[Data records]
## config.mk

```make
export PLATFORM = sky130hd
export DESIGN_NAME = read_agent_port
export DESIGN_NICKNAME = d
export VERILOG_FILES = /design/src/rtl/meduram_pkg.sv /design/src/rtl/sync_fifo.sv /design/src/rtl/read_agent_port.sv
export SDC_FILE = /design/constraint.sdc
export NUM_CORES = 1
export LEC_CHECK = 0
export BUFFER_PORTS_ARGS = -buffer_cell sky130_fd_sc_hd__clkbuf_2
export CAP_MARGIN = 20
export CORE_MARGIN = 2
export CORE_UTILIZATION = 50
export CTS_BUF_LIST = sky130_fd_sc_hd__clkbuf_8 sky130_fd_sc_hd__clkbuf_16
export CTS_CLUSTER_DIAMETER = 50
export CTS_CLUSTER_SIZE = 40
export DETAILED_ROUTE_END_ITERATION = 10
export PLACE_DENSITY_LB_ADDON = 0.15
export SYNTH_ARGS = -nofsm -noshare
export SYNTH_HDL_FRONTEND = slang
export SYNTH_HIERARCHICAL = 1
export SYNTH_SLANG_ARGS = --single-unit
```

## constraint.sdc

```tcl
create_clock -name aclk -period 3.31 [get_ports aclk]
set_clock_uncertainty 0.05 [all_clocks]
set_input_delay 0.1655 -clock aclk [delete_from_list [all_inputs] [get_ports aclk]]
set_output_delay 0.1655 -clock aclk [all_outputs]
set_load 0.03 [all_outputs]
```

## src/rtl/meduram_pkg.sv

```systemverilog
// Shared definitions for the multi-bank RAM agents: select-field geometry of
// bank_select and a constant-friendly clog2.
package meduram_pkg;

    // Bank index occupies the low bits of bank_select; the collision flag, when
    // present, sits directly above it.
    localparam int SEL_IDX_LSB = 0;

    function automatic int clog2(input int value);
        int result;
        int remaining;
        result    = 0;
        remaining = value - 1;
        while (remaining > 0) begin
            result    = result + 1;
            remaining = remaining >>> 1;
        end
        return result;
    endfunction

    function automatic int sel_idx_width(input int nb_wragent);
        return (nb_wragent == 1) ? 1 : clog2(nb_wragent);
    endfunction

    function automatic int select_width(input int nb_wragent, input int write_collision);
        return sel_idx_width(nb_wragent) + write_collision;
    endfunction

    function automatic int sel_flag_bit(input int nb_wragent, input int write_collision);
        return select_width(nb_wragent, write_collision) - 1;
    endfunction

endpackage

```

## src/rtl/sync_fifo.sv

```systemverilog
// First-word-fall-through synchronous FIFO with synchronous active-high reset.
// The read word is forced to zero while the FIFO is empty.
module sync_fifo
    import meduram_pkg::*;
#(
    parameter int WIDTH = 33,
    parameter int DEPTH = 4
) (
    input  logic             clk,
    input  logic             srst,
    input  logic             push,
    input  logic [WIDTH-1:0] push_data,
    output logic             full,
    input  logic             pop,
    output logic [WIDTH-1:0] pop_data,
    output logic             empty
);

    localparam int PTR_WIDTH = clog2(DEPTH);
    localparam logic [PTR_WIDTH:0] PTR_ONE = 1;

    // Pointers carry one extra wrap bit to tell full from empty.
    logic [PTR_WIDTH:0] wr_ptr_q, wr_ptr_d;
    logic [PTR_WIDTH:0] rd_ptr_q, rd_ptr_d;
    logic [WIDTH-1:0]   mem_q [DEPTH];
    logic               do_push;
    logic               do_pop;

    assign empty    = (wr_ptr_q == rd_ptr_q);
    assign full     = (wr_ptr_q[PTR_WIDTH] != rd_ptr_q[PTR_WIDTH]) &&
                      (wr_ptr_q[PTR_WIDTH-1:0] == rd_ptr_q[PTR_WIDTH-1:0]);
    assign do_push  = push && !full;
    assign do_pop   = pop && !empty;
    assign pop_data = empty ? '0 : mem_q[rd_ptr_q[PTR_WIDTH-1:0]];

    always_comb begin
        wr_ptr_d = wr_ptr_q;
        rd_ptr_d = rd_ptr_q;
        if (do_push) wr_ptr_d = wr_ptr_q + PTR_ONE;
        if (do_pop)  rd_ptr_d = rd_ptr_q + PTR_ONE;
    end

    always_ff @(posedge clk) begin
        if (srst) begin
            wr_ptr_q <= '0;
            rd_ptr_q <= '0;
        end else begin
            wr_ptr_q <= wr_ptr_d;
            rd_ptr_q <= rd_ptr_d;
        end
    end

    // NOTE: storage is deliberately not reset; the pointers alone define which
    // entries are live, and a resettable array would cost a mux per bit.
    always_ff @(posedge clk) begin
        if (do_push) mem_q[wr_ptr_q[PTR_WIDTH-1:0]] <= push_data;
    end

    assert property (@(posedge clk) disable iff (srst) !(push && full))
        else $error("sync_fifo: push into a full FIFO");

endmodule

```

## src/rtl/read_agent_port.sv

```systemverilog
// Read-side front end for one read agent: broadcasts reads to all banks, carries
// the accounter's bank_select through the RAM latency and returns data in order.
module read_agent_port
    import meduram_pkg::*;
#(
    parameter int ADDR_WIDTH      = 8,
    parameter int DATA_WIDTH      = 32,
    parameter int NB_WRAGENT      = 2,
    parameter int WRITE_COLLISION = 1,
    parameter int SELECT_WIDTH    = select_width(NB_WRAGENT, WRITE_COLLISION),
    parameter int RAM_LATENCY     = 1,
    parameter int FIFO_DEPTH      = 4
) (
    input  logic                           aclk,
    input  logic                           srst,
    input  logic                           rdvalid,
    output logic                           rdready,
    input  logic [ADDR_WIDTH-1:0]          rdaddr,
    output logic                           bank_rden,
    output logic [ADDR_WIDTH-1:0]          bank_rdaddr,
    input  logic [SELECT_WIDTH-1:0]        bank_select,
    input  logic [NB_WRAGENT*DATA_WIDTH-1:0] bank_rddata,
    output logic                           outvalid,
    input  logic                           outready,
    output logic [DATA_WIDTH-1:0]          outdata,
    output logic                           outcollision
);

    localparam int IDX_WIDTH   = sel_idx_width(NB_WRAGENT);
    localparam int FLAG_BIT    = SELECT_WIDTH - 1;
    localparam int CNT_WIDTH   = clog2(FIFO_DEPTH) + 1;
    localparam int ENTRY_WIDTH = DATA_WIDTH + 1;
    localparam logic [CNT_WIDTH-1:0] CNT_ONE = 1;
    localparam logic [CNT_WIDTH-1:0] CNT_MAX = CNT_WIDTH'(FIFO_DEPTH);

    logic                    accept;
    logic                    pop;
    logic [CNT_WIDTH-1:0]    credit_q, credit_d;
    logic [SELECT_WIDTH-1:0] sel_q [RAM_LATENCY];
    logic [SELECT_WIDTH-1:0] sel_d [RAM_LATENCY];
    logic [RAM_LATENCY-1:0]  sel_vld_q, sel_vld_d;
    logic [SELECT_WIDTH-1:0] last_sel;
    logic [IDX_WIDTH-1:0]    last_idx;
    logic                    sel_flag;
    logic [DATA_WIDTH-1:0]   sel_data;
    logic                    fifo_full;
    logic                    fifo_empty;
    logic [ENTRY_WIDTH-1:0]  fifo_rdata;

    // Credits cover in-flight reads plus FIFO entries, so the FIFO cannot overflow.
    assign rdready     = !srst && (credit_q < CNT_MAX);
    assign accept      = rdvalid && rdready;
    assign bank_rden   = accept;
    assign bank_rdaddr = rdaddr;

    assign outvalid     = !fifo_empty;
    assign pop          = outvalid && outready;
    assign outdata      = fifo_rdata[DATA_WIDTH-1:0];
    assign outcollision = fifo_rdata[DATA_WIDTH];

    // NOTE: every always_comb output gets a default before any branch, so no
    // path leaves it unassigned and no latch is inferred.
    always_comb begin
        credit_d = credit_q;
        if (accept && !pop)      credit_d = credit_q + CNT_ONE;
        else if (pop && !accept) credit_d = credit_q - CNT_ONE;
    end

    always_comb begin
        sel_d[0]     = bank_select;
        sel_vld_d[0] = accept;
        for (int i = 1; i < RAM_LATENCY; i++) begin
            sel_d[i]     = sel_q[i-1];
            sel_vld_d[i] = sel_vld_q[i-1];
        end
    end

    // The last select stage lines up with the bank data for the same request.
    always_comb begin
        last_sel = sel_q[RAM_LATENCY-1];
        last_idx = last_sel[SEL_IDX_LSB +: IDX_WIDTH];
        if (NB_WRAGENT == 1) last_idx = '0;
        sel_flag = (WRITE_COLLISION != 0) ? last_sel[FLAG_BIT] : 1'b0;
        sel_data = '0;
        if (int'(last_idx) >= NB_WRAGENT) begin
            sel_flag = 1'b1;
        end else begin
            for (int b = 0; b < NB_WRAGENT; b++) begin
                if (int'(last_idx) == b) sel_data = bank_rddata[DATA_WIDTH*b +: DATA_WIDTH];
            end
        end
    end

    // NOTE: state registers use non-blocking assignments so every flop samples
    // pre-edge values regardless of statement order.
    always_ff @(posedge aclk) begin
        if (srst) begin
            credit_q  <= '0;
            sel_vld_q <= '0;
        end else begin
            credit_q  <= credit_d;
            sel_vld_q <= sel_vld_d;
        end
    end

    always_ff @(posedge aclk) begin
        for (int i = 0; i < RAM_LATENCY; i++) sel_q[i] <= sel_d[i];
    end

    sync_fifo #(
        .WIDTH (ENTRY_WIDTH),
        .DEPTH (FIFO_DEPTH)
    ) u_out_fifo (
        .clk       (aclk),
        .srst      (srst),
        .push      (sel_vld_q[RAM_LATENCY-1]),
        .push_data ({sel_flag, sel_data}),
        .full      (fifo_full),
        .pop       (pop),
        .pop_data  (fifo_rdata),
        .empty     (fifo_empty)
    );

endmodule

```

## Word-level counts from Yosys, hierarchy flattened

Memory sizes are Yosys's and may differ from the RTL's. A register that Yosys moved wholly into a read port is not among the register bits.
Cells that the tools add are included.

| cells by class | value |
|---|---|
| divide/modulo/power cells | 0 |
| reductions and logical operators | 14 |
| shift-type cells | 0 |
| order comparisons | 1 |
| bitwise logic cells | 0 |
| mux-type cells | 8 |
| add/subtract/negate cells | 4 |
| multipliers | 0 |
| eq/ne operators | 3 |

Operators by type and width:

| operator | number |
|---|---|
| $mux W33 | 1 |
| $mux W32 | 1 |
| $add A3 B1 Y3 const B | 3 |
| $logic_and A1 B1 Y1 | 8 |
| $mux W3 | 2 |
| $logic_not A1 Y1 | 5 |
| $mux W2 | 2 |
| $eq A3 B3 Y1 | 1 |
| $lt A3 B3 Y1 const B | 1 |
| $sub A3 B1 Y3 const B | 1 |
| $eq A2 B2 Y1 | 1 |
| $mux W1 | 2 |
| $reduce_bool A2 Y1 | 1 |
| $ne A1 B1 Y1 | 1 |

| storage, ports and cells | value |
|---|---|
| logic and storage cells | 36 |
| memory bits (writable) | 134 |
| register bits | 10 |
| memory bits (read-only) | 0 |
| memories | 2 |
| latch bits | 0 |

Memories:

| memory | depth | width | rd ports | clocked after memory_dff | write ports | RTL line | source |
|---|---|---|---|---|---|---|---|
| u_out_fifo.mem_q | 4 | 33 | 1 | 1 | 1 | sync_fifo.sv:25 | `logic [WIDTH-1:0] mem_q [DEPTH];` |
| sel_q | 1 | 2 | 1 | 0 | 1 | read_agent_port.sv:39 | `logic [SELECT_WIDTH-1:0] sel_q [RAM_LATENCY];` |

## Longest topological paths before layout

Gate-level depths: netlist (run 1).

| depth | value |
|---|---|
| word-level depth | 7 |
| gate-level depth with buffers | 12 |
| gate-level depth less buffers | 10 |

## Cells and area by module

Netlist (run 1), hierarchy kept.

By module, submodules not included:

| module | cells an instance | area each (um^2) | sequential area each (um^2) | times used |
|---|---|---|---|---|
| sync_fifo | 278 | 5606.6 | 4124.0 | 1 |
| read_agent_port | 67 | 694.4 | 120.1 | 1 |

## Least setup slack after synthesis (run 1)

Ideal clock, no wire load.

| timing | value |
|---|---|
| path kind | reg2reg |
| start | reg u_out_fifo.wr_ptr_q[0] |
| end | mem u_out_fifo.mem_q[3][0] (enable) |
| slack | 0.555 ns |
| data required time | 2.837 ns |
| arrival time | 2.282 ns |
| cell stages (with the launch flop) | 4 |
| library setup time | 0.423 ns |
| cell sequence | dfxtp_1 xor2_2 nor3_1 nor2_1 |

| on the way | value |
|---|---|
| longest elaborated chain between the ends | 6 |

Ends and longest elaborated chain:

| item | RTL line | source |
|---|---|---|
| start, declared | sync_fifo.sv:23 | `logic [PTR_WIDTH:0] wr_ptr_q, wr_ptr_d;` |
| start signal, assigned | sync_fifo.sv:48 | `wr_ptr_q <= wr_ptr_d;` |
| $eq A2 B2 Y1 | sync_fifo.sv:31 | `(wr_ptr_q[PTR_WIDTH-1:0] == rd_ptr_q[PTR_WIDTH-1:0]);` |
| $logic_and A1 B1 Y1 | sync_fifo.sv:30 | `assign full = (wr_ptr_q[PTR_WIDTH] != rd_ptr_q[PTR_WIDTH]) &&` |
| named net fifo_full | read_agent_port.sv:46 | `logic fifo_full;` |
| $logic_not A1 Y1 | sync_fifo.sv:32 | `assign do_push = push && !full;` |
| $logic_and A1 B1 Y1 | sync_fifo.sv:32 |  |
| $mux W1 | sync_fifo.sv:56 | `if (do_push) mem_q[wr_ptr_q[PTR_WIDTH-1:0]] <= push_data;` |
| $mux W1 (not written as such) | sync_fifo.sv:56 |  |
| end, declared | sync_fifo.sv:25 |  |

The timed path passes the listed nets, and every way through them passes these cells.

==> results of run 1 <==
[cells in the mapped netlist, drive strengths merged]
| cell | n |
|---|---|
| a211o | 2 |
| a21oi | 3 |
| a31oi | 3 |
| a41oi | 2 |
| and2 | 5 |
| and3 | 1 |
| buf | 24 |
| clkbuf | 2 |
| dfxtp | 14 |
| edfxtp | 132 |
| fa | 1 |
| ha | 6 |
| inv | 7 |
| mux2 | 32 |
| mux2i | 1 |
| mux4 | 33 |
| nand2 | 5 |
| nand3 | 6 |
| nand4 | 4 |
| nor2 | 4 |
| nor2b | 35 |
| nor3 | 2 |
| nor3b | 4 |
| o211ai | 2 |
| o21ai | 5 |
| or3 | 1 |
| or4 | 1 |
| xnor2 | 3 |
| xor2 | 5 |
[worst min path at each step]
stage                    start                      end  depth (start not counted)
5_1_grt        bank_rddata[22]  u_out_fifo/mem_q[1][22]                          2
2_1_floorplan   bank_select[0]              sel_q[0][0]                          0
6_report        bank_rddata[9]   u_out_fifo/mem_q[0][9]                          2
3_3_place_gp    bank_select[0]              sel_q[0][0]                          1
4_1_cts         bank_rddata[9]   u_out_fifo/mem_q[0][9]                          2
3_5_place_dp    bank_select[0]              sel_q[0][0]                          1
$ cat src/rtl/serial_word_comparator.sv
// ---------------------------------------------------------------------------
// serial_word_comparator
//   Multi-cycle unsigned magnitude comparator. The two operands are walked
//   MSB-first, one 2-bit digit per clock, through cmp2_slice. The first
//   non-equal digit fixes the verdict. Results are registered and held until
//   the next completion.
//
//   Parameters:
//     WIDTH  operand width (even, >= 2); N = WIDTH/2 digits
//
//   Ports:
//     clk    in   system clock, rising edge
//     rst    in   asynchronous active-high reset
//     start  in   request, sampled only in IDLE
//     a, b   in   operands, captured on the accepted start edge
//     busy   out  high while comparing (RUN)
//     done   out  one-cycle completion pulse (DONE)
//     gt     out  a >  b, held until next completion
//     eq     out  a == b, held until next completion
//     lt     out  a <  b, held until next completion
//
//   Build option:
//     SWC_EARLY_EXIT_EN  when defined, RUN ends on the first non-equal digit
//                        instead of always consuming all N digits.
// ---------------------------------------------------------------------------
module serial_word_comparator
  import serial_word_comparator_pkg::*;
#(
  parameter int WIDTH = 8
) (
  input  logic             clk,
  input  logic             rst,
  input  logic             start,
  input  logic [WIDTH-1:0] a,
  input  logic [WIDTH-1:0] b,
  output logic             busy,
  output logic             done,
  output logic             gt,
  output logic             eq,
  output logic             lt
);

  localparam int N  = WIDTH / 2;
  localparam int CW = $clog2(N + 1);

  logic [1:0]       state;
  logic [WIDTH-1:0] sa;
  logic [WIDTH-1:0] sb;
  logic [CW-1:0]    cnt;
  logic [1:0]       verdict;

  logic             dig_gt;
  logic             dig_eq;
  logic             dig_lt;
  logic [1:0]       nxt_verdict;
  logic             last_digit;

  // Only the current top digit of each shift register is ever examined.
  cmp2_slice u_slice (
    .a1 (sa[WIDTH-1]),
    .a0 (sa[WIDTH-2]),
    .b1 (sb[WIDTH-1]),
    .b0 (sb[WIDTH-2]),
    .gt (dig_gt),
    .eq (dig_eq),
    .lt (dig_lt)
  );

  always_comb begin
    nxt_verdict = merge_verdict(verdict, {dig_gt, dig_eq, dig_lt});
`ifdef SWC_EARLY_EXIT_EN
    // The verdict is still EQ on entry to every RUN cycle. A non-EQ result
    // here therefore means this digit is the first mismatch.
    last_digit  = (cnt == CW'(1)) || (nxt_verdict != V_EQ);
`else
    last_digit  = (cnt == CW'(1));
`endif
  end

  always_ff @(posedge clk or posedge rst) begin
    if (rst) begin
      state   <= SWC_IDLE;
      sa      <= '0;
      sb      <= '0;
      cnt     <= '0;
      verdict <= V_EQ;
      gt      <= 1'b0;
      eq      <= 1'b0;
      lt      <= 1'b0;
    end else begin
      case (state)
        SWC_IDLE: begin
          if (start) begin
            sa      <= a;
            sb      <= b;
            cnt     <= CW'(N);
            verdict <= V_EQ;
            state   <= SWC_RUN;
          end
        end
        SWC_RUN: begin
          sa      <= sa << 2;
          sb      <= sb << 2;
          cnt     <= cnt - CW'(1);
          verdict <= nxt_verdict;
          if (last_digit) begin
            state <= SWC_DONE;
            gt    <= (nxt_verdict == V_GT);
            eq    <= (nxt_verdict == V_EQ);
            lt    <= (nxt_verdict == V_LT);
          end
        end
        SWC_DONE: begin
          state <= SWC_IDLE;
        end
        default: begin
          state <= SWC_IDLE;
        end
      endcase
    end
  end

  assign busy = (state == SWC_RUN);
  assign done = (state == SWC_DONE);

endmodule
[src/rtl/mem_port_arbiter.sv]
// mem_port_arbiter
// Shares one single-ported, variable-latency memory between the instruction
// fetch (IF) and data access (MEM) requesters. A request is served in three
// phases: grant in IDLE, bus transaction in BUSY_F/BUSY_D, and one RESP cycle
// in which the completion pulse is presented. Data accesses win over fetches.
// A fetch that is aborted while on the bus is still run to its ack, because a
// started transaction cannot be cancelled, but its result is discarded.
//
// Ports
//   clk, reset_x           clock (rising edge), async active-low reset
//   i_fetch*, o_fetch*     IF requester: req/addr/abort in, data/valid out
//   i_data*, o_data*       MEM requester: req/write/addr/wdata/size in,
//                          rdata/valid out
//   o_mem*, i_mem*         memory side: req/write/addr/wdata/size out,
//                          ack/rdata in
//   o_stallF, o_stallM     combinational stall requests to the hazard unit
module mem_port_arbiter #(
  parameter int ADDR_W = 32,
  parameter int DATA_W = 32
) (
  input  logic              clk,
  input  logic              reset_x,
  input  logic              i_fetchReq,
  input  logic [ADDR_W-1:0] i_fetchAddr,
  input  logic              i_fetchAbort,
  output logic [DATA_W-1:0] o_fetchData,
  output logic              o_fetchValid,
  input  logic              i_dataReq,
  input  logic              i_dataWrite,
  input  logic [ADDR_W-1:0] i_dataAddr,
  input  logic [DATA_W-1:0] i_dataWdata,
  input  logic [1:0]        i_dataSize,
  output logic [DATA_W-1:0] o_dataRdata,
  output logic              o_dataValid,
  output logic              o_memReq,
  output logic              o_memWrite,
  output logic [ADDR_W-1:0] o_memAddr,
  output logic [DATA_W-1:0] o_memWdata,
  output logic [1:0]        o_memSize,
  input  logic              i_memAck,
  input  logic [DATA_W-1:0] i_memRdata,
  output logic              o_stallF,
  output logic              o_stallM
);

  typedef enum logic [1:0] {
    IDLE   = 2'd0,
    BUSY_F = 2'd1,
    BUSY_D = 2'd2,
    RESP   = 2'd3
  } state_t;

  localparam logic [1:0] SIZE_WORD = 2'd2;

  state_t              state_q, state_d;
  logic                drop_q, drop_d;
  logic                mem_req_q, mem_req_d;
  logic                mem_write_q, mem_write_d;
  logic [ADDR_W-1:0]   mem_addr_q, mem_addr_d;
  logic [DATA_W-1:0]   mem_wdata_q, mem_wdata_d;
  logic [1:0]          mem_size_q, mem_size_d;
  logic [DATA_W-1:0]   fetch_data_q, fetch_data_d;
  logic                fetch_valid_q, fetch_valid_d;
  logic [DATA_W-1:0]   data_rdata_q, data_rdata_d;
  logic                data_valid_q, data_valid_d;

  // Grant decisions, only meaningful in IDLE. Data has priority; an abort in
  // the same cycle suppresses the fetch grant.
  logic grant_data, grant_fetch;
  assign grant_data  = i_dataReq;
  assign grant_fetch = ~i_dataReq & i_fetchReq & ~i_fetchAbort;

  // State and output registers
  always_ff @(posedge clk or negedge reset_x) begin
    if (!reset_x) begin
      state_q       <= IDLE;
      drop_q        <= 1'b0;
      mem_req_q     <= 1'b0;
      mem_write_q   <= 1'b0;
      mem_addr_q    <= '0;
      mem_wdata_q   <= '0;
      mem_size_q    <= 2'd0;
      fetch_data_q  <= '0;
      fetch_valid_q <= 1'b0;
      data_rdata_q  <= '0;
      data_valid_q  <= 1'b0;
    end else begin
      state_q       <= state_d;
      drop_q        <= drop_d;
      mem_req_q     <= mem_req_d;
      mem_write_q   <= mem_write_d;
      mem_addr_q    <= mem_addr_d;
      mem_wdata_q   <= mem_wdata_d;
      mem_size_q    <= mem_size_d;
      fetch_data_q  <= fetch_data_d;
      fetch_valid_q <= fetch_valid_d;
      data_rdata_q  <= data_rdata_d;
      data_valid_q  <= data_valid_d;
    end
  end

  // Next-state logic
  always_comb begin
    state_d = state_q;
    case (state_q)
      IDLE: begin
        if (grant_data) begin
          state_d = BUSY_D;
        end else if (grant_fetch) begin
          state_d = BUSY_F;
        end
      end
      BUSY_F, BUSY_D: begin
        if (i_memAck) begin
          state_d = RESP;
        end
      end
      RESP:    state_d = IDLE;
      default: state_d = IDLE;
    endcase
  end

  // Output logic: next values of the registered outputs
  always_comb begin
    drop_d        = drop_q;
    mem_req_d     = mem_req_q;
    mem_write_d   = mem_write_q;
    mem_addr_d    = mem_addr_q;
    mem_wdata_d   = mem_wdata_q;
    mem_size_d    = mem_size_q;
    fetch_data_d  = fetch_data_q;
    fetch_valid_d = 1'b0;
    data_rdata_d  = data_rdata_q;
    data_valid_d  = 1'b0;
    case (state_q)
      IDLE: begin
        if (grant_data) begin
          mem_req_d   = 1'b1;
          mem_write_d = i_dataWrite;
          mem_addr_d  = i_dataAddr;
          mem_wdata_d = i_dataWdata;
          mem_size_d  = i_dataSize;
        end else if (grant_fetch) begin
          mem_req_d   = 1'b1;
          mem_write_d = 1'b0;
          mem_addr_d  = i_fetchAddr;
          mem_size_d  = SIZE_WORD;
        end
      end
      BUSY_F: begin
        if (i_fetchAbort) begin
          drop_d = 1'b1;
        end
        if (i_memAck) begin
          mem_req_d = 1'b0;
          // An abort arriving together with the ack also discards the result.
          if (!(drop_q || i_fetchAbort)) begin
            fetch_valid_d = 1'b1;
            fetch_data_d  = i_memRdata;
          end
        end
      end
      BUSY_D: begin
        if (i_memAck) begin
          mem_req_d    = 1'b0;
          data_valid_d = 1'b1;
          // Stores complete without disturbing the last load result.
          if (!mem_write_q) begin
            data_rdata_d = i_memRdata;
          end
        end
      end
      RESP: begin
        drop_d = 1'b0;
      end
      default: begin
        drop_d = 1'b0;
      end
    endcase
  end

  assign o_fetchData  = fetch_data_q;
  assign o_fetchValid = fetch_valid_q;
  assign o_dataRdata  = data_rdata_q;
  assign o_dataValid  = data_valid_q;
  assign o_memReq     = mem_req_q;
  assign o_memWrite   = mem_write_q;
  assign o_memAddr    = mem_addr_q;
  assign o_memWdata   = mem_wdata_q;
  assign o_memSize    = mem_size_q;

  assign o_stallF = i_fetchReq & ~fetch_valid_q;
  assign o_stallM = i_dataReq & ~data_valid_q;

endmodule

▸ **What the task requires**
In the records above, find every line that contains the word "reads" and copy it.

▸ **Final answer**
// Read-side front end for one read agent: broadcasts reads to all banks, carries
    // Credits cover in-flight reads plus FIFO entries, so the FIFO cannot overflow.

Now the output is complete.